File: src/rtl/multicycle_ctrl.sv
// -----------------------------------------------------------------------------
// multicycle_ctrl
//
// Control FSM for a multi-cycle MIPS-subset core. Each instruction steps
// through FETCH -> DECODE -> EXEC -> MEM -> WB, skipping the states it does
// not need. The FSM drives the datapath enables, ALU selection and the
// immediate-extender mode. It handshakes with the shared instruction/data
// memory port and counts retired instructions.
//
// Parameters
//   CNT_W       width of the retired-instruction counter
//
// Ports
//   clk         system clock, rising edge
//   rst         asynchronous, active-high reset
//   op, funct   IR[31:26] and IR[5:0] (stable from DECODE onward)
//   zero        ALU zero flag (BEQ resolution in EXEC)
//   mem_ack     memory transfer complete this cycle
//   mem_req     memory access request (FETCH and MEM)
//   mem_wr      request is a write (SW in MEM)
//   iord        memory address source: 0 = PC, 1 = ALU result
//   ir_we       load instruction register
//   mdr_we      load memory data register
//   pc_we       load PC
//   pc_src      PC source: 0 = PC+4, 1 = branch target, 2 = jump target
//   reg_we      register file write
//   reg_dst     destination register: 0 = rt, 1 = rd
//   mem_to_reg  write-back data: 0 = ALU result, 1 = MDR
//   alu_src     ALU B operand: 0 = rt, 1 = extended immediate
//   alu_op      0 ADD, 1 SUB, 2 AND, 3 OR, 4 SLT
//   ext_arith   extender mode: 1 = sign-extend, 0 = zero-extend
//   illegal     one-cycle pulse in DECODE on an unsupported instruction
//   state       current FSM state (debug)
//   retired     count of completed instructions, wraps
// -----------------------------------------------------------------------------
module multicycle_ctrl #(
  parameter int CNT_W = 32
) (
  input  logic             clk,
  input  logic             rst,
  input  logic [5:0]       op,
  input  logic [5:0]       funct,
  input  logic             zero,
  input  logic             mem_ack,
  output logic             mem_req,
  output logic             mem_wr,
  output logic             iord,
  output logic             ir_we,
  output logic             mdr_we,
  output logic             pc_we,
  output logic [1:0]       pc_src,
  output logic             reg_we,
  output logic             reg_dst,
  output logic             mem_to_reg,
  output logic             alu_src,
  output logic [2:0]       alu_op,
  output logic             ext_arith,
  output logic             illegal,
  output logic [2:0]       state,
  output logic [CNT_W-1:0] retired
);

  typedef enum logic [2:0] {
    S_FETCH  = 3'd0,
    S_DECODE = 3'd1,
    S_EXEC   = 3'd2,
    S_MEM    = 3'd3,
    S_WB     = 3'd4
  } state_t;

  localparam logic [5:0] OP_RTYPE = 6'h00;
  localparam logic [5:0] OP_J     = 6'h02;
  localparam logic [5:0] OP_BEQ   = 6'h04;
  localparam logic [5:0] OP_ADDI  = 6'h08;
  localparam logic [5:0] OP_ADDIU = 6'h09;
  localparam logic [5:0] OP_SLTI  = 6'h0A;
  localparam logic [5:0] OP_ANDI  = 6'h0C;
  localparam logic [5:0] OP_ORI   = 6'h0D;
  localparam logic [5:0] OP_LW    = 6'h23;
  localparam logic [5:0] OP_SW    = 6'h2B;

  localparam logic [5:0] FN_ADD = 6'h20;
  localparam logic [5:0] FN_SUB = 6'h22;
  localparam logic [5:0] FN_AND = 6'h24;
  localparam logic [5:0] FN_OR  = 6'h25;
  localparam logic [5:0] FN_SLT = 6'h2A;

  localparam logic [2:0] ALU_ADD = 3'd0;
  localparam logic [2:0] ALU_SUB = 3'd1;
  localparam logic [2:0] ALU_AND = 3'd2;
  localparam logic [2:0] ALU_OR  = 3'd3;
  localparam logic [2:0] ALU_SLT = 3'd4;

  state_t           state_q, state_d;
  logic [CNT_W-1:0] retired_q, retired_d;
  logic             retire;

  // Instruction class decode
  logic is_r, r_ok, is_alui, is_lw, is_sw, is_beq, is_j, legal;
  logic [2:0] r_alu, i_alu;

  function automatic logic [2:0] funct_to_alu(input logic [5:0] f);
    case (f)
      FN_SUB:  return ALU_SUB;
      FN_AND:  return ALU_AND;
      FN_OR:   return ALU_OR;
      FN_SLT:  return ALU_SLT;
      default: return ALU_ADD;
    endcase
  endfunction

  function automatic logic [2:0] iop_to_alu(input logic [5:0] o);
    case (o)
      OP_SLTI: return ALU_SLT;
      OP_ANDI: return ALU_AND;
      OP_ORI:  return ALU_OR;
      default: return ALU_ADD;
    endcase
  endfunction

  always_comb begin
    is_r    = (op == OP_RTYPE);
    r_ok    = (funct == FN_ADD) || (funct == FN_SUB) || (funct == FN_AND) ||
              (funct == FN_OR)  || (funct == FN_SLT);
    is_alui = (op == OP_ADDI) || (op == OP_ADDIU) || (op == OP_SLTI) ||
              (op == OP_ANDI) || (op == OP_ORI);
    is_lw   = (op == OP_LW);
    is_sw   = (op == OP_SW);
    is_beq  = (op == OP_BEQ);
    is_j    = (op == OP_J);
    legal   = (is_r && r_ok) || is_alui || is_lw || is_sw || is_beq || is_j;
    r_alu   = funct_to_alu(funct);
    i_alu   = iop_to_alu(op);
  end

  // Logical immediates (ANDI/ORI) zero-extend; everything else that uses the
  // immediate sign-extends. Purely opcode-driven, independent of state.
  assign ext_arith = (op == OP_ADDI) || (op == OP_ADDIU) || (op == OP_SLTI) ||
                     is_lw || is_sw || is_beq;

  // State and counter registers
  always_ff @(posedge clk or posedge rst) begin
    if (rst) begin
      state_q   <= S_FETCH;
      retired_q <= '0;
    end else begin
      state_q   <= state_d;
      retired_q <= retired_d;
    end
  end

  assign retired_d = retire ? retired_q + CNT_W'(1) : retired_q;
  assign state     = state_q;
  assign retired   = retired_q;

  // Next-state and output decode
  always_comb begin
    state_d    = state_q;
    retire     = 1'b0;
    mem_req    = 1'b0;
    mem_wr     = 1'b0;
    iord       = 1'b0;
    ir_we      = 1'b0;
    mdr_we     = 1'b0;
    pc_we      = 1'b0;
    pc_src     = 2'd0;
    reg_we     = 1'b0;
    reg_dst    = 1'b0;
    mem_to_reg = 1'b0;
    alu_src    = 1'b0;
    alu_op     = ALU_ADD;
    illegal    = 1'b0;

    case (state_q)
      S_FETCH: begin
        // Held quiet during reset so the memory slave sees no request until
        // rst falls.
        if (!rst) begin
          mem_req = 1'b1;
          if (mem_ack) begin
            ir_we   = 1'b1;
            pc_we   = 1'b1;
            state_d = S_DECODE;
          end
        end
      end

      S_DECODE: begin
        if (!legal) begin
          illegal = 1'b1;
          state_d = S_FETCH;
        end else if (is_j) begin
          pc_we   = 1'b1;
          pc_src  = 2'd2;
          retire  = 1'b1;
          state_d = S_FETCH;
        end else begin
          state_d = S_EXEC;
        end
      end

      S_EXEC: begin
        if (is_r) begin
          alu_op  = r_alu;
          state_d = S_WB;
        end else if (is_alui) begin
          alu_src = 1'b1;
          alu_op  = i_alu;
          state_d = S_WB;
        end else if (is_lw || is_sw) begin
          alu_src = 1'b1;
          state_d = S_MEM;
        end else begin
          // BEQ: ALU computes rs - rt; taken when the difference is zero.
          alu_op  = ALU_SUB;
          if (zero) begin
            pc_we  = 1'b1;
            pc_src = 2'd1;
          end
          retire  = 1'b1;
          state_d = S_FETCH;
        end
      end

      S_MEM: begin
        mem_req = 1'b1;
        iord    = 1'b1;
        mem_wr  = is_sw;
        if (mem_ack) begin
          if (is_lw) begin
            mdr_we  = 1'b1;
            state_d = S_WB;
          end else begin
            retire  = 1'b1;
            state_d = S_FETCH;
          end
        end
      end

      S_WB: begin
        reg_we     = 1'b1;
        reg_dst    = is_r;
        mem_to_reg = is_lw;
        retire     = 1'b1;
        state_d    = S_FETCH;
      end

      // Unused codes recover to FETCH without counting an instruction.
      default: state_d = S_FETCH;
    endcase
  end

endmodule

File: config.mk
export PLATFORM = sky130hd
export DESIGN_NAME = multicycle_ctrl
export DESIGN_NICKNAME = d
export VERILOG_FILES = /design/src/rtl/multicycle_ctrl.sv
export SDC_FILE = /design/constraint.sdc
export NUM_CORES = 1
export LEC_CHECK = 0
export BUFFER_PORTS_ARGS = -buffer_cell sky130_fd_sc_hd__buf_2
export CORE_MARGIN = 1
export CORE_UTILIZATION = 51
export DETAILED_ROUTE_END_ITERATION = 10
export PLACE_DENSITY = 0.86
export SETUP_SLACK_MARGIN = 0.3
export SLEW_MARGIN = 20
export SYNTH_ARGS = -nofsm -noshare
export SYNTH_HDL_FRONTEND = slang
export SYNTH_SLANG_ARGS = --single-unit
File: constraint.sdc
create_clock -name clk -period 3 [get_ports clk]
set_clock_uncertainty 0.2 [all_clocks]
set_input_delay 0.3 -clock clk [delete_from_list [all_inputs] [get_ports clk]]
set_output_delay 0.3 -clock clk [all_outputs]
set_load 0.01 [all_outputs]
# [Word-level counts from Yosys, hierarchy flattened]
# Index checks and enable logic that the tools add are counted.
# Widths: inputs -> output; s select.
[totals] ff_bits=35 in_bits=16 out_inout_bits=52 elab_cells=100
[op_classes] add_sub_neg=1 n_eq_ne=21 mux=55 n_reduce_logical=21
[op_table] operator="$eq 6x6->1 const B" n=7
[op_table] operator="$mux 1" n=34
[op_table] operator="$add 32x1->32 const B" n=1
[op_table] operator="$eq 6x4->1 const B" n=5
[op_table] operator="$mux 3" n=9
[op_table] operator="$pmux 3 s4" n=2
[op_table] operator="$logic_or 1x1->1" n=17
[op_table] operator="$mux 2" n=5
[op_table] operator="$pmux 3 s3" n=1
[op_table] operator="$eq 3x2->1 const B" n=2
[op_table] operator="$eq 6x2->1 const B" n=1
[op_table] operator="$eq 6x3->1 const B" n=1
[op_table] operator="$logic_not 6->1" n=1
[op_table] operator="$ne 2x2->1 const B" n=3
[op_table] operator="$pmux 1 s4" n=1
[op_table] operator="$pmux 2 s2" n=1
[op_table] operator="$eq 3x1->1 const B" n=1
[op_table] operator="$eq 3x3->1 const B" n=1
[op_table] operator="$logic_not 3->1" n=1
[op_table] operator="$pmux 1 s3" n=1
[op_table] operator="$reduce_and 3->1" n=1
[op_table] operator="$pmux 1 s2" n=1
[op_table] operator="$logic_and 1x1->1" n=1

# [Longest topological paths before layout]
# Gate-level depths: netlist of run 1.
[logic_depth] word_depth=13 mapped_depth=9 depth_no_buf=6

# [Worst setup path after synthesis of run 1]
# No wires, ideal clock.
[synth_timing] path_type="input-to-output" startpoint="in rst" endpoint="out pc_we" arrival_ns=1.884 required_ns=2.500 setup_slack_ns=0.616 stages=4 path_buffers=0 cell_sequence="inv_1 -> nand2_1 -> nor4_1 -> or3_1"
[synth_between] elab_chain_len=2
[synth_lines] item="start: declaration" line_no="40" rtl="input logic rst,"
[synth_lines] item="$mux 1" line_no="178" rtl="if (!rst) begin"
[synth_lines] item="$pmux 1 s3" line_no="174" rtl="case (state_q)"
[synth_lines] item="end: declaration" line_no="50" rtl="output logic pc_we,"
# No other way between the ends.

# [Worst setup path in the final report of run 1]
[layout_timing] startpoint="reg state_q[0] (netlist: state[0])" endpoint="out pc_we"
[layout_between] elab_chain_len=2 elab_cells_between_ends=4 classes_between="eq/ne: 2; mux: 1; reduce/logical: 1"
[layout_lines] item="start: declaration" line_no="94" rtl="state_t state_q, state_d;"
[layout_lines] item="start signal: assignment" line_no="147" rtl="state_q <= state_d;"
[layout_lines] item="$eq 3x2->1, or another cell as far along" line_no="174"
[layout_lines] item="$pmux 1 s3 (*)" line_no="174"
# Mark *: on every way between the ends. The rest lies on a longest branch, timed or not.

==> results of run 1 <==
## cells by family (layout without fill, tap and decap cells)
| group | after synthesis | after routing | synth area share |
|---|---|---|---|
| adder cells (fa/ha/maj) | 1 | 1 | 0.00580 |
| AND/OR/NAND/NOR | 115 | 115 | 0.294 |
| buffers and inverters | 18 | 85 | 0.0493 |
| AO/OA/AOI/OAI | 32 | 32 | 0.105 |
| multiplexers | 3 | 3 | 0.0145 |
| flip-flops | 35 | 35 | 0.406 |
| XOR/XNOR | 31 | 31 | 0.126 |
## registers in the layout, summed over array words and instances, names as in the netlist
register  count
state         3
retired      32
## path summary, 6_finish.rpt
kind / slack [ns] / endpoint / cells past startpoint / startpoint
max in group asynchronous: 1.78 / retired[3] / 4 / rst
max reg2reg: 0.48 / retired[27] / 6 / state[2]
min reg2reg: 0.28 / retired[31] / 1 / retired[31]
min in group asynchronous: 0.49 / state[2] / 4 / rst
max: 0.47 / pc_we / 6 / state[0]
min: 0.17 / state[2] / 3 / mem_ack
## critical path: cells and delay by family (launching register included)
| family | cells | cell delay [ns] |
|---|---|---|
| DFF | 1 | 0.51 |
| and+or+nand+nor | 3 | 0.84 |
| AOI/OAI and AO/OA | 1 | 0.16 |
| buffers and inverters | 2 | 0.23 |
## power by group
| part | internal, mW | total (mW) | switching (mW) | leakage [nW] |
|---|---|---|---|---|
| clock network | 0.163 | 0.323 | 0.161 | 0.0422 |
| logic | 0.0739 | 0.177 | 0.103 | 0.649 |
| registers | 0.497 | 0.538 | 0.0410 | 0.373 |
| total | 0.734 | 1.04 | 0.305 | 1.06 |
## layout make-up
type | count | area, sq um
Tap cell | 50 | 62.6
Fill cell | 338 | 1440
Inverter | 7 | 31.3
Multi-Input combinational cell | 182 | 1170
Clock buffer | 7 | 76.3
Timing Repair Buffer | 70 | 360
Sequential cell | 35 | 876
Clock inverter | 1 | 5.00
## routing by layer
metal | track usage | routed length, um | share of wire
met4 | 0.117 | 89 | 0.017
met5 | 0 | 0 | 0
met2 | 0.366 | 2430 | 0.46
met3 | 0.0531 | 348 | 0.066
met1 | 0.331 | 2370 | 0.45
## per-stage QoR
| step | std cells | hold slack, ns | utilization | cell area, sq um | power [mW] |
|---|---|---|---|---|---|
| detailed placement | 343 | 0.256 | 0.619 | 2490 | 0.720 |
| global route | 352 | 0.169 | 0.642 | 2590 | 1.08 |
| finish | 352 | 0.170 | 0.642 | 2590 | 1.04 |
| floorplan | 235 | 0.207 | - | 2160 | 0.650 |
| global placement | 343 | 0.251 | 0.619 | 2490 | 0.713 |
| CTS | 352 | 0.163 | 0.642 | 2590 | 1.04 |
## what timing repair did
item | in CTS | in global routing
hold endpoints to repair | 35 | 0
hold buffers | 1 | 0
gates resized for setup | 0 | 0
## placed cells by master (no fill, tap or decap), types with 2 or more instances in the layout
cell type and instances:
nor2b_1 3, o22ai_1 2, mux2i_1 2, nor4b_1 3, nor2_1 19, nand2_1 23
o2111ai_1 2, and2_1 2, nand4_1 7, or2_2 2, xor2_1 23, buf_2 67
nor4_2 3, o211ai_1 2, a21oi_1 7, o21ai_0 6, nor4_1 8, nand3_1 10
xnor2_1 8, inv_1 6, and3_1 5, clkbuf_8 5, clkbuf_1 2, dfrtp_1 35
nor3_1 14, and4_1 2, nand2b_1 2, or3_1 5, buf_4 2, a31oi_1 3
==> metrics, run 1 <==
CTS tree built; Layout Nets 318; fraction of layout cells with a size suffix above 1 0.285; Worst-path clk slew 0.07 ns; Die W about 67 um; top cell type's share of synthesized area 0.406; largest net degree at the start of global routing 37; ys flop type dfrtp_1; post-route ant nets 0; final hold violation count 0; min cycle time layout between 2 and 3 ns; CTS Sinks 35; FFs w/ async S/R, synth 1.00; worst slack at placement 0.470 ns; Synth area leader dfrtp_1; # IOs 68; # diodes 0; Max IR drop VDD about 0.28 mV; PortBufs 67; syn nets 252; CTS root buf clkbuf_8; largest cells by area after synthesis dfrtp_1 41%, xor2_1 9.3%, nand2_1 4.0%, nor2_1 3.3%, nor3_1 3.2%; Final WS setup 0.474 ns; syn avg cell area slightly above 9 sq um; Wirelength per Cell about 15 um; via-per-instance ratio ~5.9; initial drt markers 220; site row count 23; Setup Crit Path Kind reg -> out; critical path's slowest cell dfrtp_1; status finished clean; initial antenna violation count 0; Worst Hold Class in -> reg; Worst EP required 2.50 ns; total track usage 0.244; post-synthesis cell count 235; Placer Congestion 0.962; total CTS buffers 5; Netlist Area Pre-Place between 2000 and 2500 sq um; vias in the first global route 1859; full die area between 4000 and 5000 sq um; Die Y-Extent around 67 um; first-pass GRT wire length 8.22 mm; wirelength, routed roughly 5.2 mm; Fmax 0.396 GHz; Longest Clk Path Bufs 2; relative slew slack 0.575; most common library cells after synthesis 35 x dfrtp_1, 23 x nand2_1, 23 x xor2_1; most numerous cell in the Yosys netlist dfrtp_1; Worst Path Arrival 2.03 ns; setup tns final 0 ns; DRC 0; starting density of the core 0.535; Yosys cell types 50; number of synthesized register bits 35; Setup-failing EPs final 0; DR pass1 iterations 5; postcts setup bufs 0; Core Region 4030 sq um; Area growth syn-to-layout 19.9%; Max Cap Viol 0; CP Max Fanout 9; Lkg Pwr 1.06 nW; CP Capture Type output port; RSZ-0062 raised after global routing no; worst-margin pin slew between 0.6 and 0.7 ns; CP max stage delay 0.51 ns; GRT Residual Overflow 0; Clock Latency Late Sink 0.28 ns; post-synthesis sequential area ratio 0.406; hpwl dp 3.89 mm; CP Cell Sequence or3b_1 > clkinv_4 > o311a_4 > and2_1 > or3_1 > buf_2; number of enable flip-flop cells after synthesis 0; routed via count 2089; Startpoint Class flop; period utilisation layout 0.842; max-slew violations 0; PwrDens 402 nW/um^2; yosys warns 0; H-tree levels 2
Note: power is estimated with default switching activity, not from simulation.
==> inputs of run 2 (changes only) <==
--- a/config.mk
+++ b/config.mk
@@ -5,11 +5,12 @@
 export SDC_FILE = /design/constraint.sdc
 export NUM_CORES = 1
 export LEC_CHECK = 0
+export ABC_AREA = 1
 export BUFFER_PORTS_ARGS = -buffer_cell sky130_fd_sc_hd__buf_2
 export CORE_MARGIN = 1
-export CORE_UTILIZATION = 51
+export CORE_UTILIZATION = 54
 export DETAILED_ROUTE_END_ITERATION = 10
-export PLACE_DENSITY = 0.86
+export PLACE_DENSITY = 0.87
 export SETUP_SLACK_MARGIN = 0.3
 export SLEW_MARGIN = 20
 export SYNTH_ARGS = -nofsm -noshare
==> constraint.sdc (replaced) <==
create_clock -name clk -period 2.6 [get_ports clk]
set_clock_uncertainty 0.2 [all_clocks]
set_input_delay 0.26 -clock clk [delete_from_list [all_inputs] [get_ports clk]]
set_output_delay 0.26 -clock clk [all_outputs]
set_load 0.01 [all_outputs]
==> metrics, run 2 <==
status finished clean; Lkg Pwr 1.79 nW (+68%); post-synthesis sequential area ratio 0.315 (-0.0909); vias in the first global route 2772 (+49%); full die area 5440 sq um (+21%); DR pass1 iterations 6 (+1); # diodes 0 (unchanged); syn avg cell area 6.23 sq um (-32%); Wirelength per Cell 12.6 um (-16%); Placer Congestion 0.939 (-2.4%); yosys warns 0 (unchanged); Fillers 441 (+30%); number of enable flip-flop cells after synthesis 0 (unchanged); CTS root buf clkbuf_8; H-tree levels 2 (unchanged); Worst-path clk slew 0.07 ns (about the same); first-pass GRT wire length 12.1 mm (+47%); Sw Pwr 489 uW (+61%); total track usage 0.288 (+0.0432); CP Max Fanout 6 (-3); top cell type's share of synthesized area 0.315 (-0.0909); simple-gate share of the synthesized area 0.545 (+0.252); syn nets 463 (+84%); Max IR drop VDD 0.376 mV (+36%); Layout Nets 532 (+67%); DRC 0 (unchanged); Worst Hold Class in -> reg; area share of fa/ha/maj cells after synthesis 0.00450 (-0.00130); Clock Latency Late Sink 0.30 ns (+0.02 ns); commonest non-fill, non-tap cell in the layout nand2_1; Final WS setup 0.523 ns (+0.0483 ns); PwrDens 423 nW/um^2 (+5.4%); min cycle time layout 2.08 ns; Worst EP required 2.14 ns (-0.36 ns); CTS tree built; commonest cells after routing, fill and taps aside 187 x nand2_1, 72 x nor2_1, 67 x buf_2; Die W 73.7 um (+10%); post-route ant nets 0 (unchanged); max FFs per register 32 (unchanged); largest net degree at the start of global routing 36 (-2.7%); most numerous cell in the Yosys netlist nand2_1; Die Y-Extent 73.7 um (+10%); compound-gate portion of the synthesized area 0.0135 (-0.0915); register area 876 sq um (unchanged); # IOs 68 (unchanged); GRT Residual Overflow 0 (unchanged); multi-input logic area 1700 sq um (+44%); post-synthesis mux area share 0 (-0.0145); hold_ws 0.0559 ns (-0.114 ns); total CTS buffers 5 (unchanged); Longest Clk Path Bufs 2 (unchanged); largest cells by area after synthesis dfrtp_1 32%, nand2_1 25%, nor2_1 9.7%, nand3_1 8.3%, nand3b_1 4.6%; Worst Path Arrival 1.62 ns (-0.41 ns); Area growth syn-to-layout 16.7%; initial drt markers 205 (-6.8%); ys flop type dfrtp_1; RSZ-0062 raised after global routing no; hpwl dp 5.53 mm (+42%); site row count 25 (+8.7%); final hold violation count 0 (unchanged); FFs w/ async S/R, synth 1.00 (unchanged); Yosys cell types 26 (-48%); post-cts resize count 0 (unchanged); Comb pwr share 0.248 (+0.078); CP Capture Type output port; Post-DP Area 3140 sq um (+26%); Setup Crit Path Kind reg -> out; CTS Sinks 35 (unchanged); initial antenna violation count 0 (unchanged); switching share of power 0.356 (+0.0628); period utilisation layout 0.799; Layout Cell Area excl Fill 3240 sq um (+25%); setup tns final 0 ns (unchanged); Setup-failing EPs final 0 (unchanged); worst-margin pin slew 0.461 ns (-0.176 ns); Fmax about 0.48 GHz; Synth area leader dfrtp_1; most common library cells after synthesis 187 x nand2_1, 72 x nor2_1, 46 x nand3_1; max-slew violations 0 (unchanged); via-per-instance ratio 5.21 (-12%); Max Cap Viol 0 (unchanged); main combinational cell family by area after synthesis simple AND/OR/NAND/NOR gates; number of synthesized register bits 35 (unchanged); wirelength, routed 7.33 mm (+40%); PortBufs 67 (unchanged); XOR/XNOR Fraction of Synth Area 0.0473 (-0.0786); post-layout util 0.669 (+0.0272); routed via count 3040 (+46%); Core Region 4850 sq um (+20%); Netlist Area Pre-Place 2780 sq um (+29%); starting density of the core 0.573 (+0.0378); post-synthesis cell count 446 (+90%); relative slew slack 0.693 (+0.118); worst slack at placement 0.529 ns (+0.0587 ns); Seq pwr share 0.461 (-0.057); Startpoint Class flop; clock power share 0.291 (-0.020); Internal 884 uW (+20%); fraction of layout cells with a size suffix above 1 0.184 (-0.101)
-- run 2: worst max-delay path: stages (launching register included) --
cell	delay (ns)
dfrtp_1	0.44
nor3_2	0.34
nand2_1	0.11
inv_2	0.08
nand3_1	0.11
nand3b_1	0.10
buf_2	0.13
§
Exercise aim:
Return each line from the records that includes the word "counter".

Response box:
//   CNT_W       width of the retired-instruction counter
  // State and counter registers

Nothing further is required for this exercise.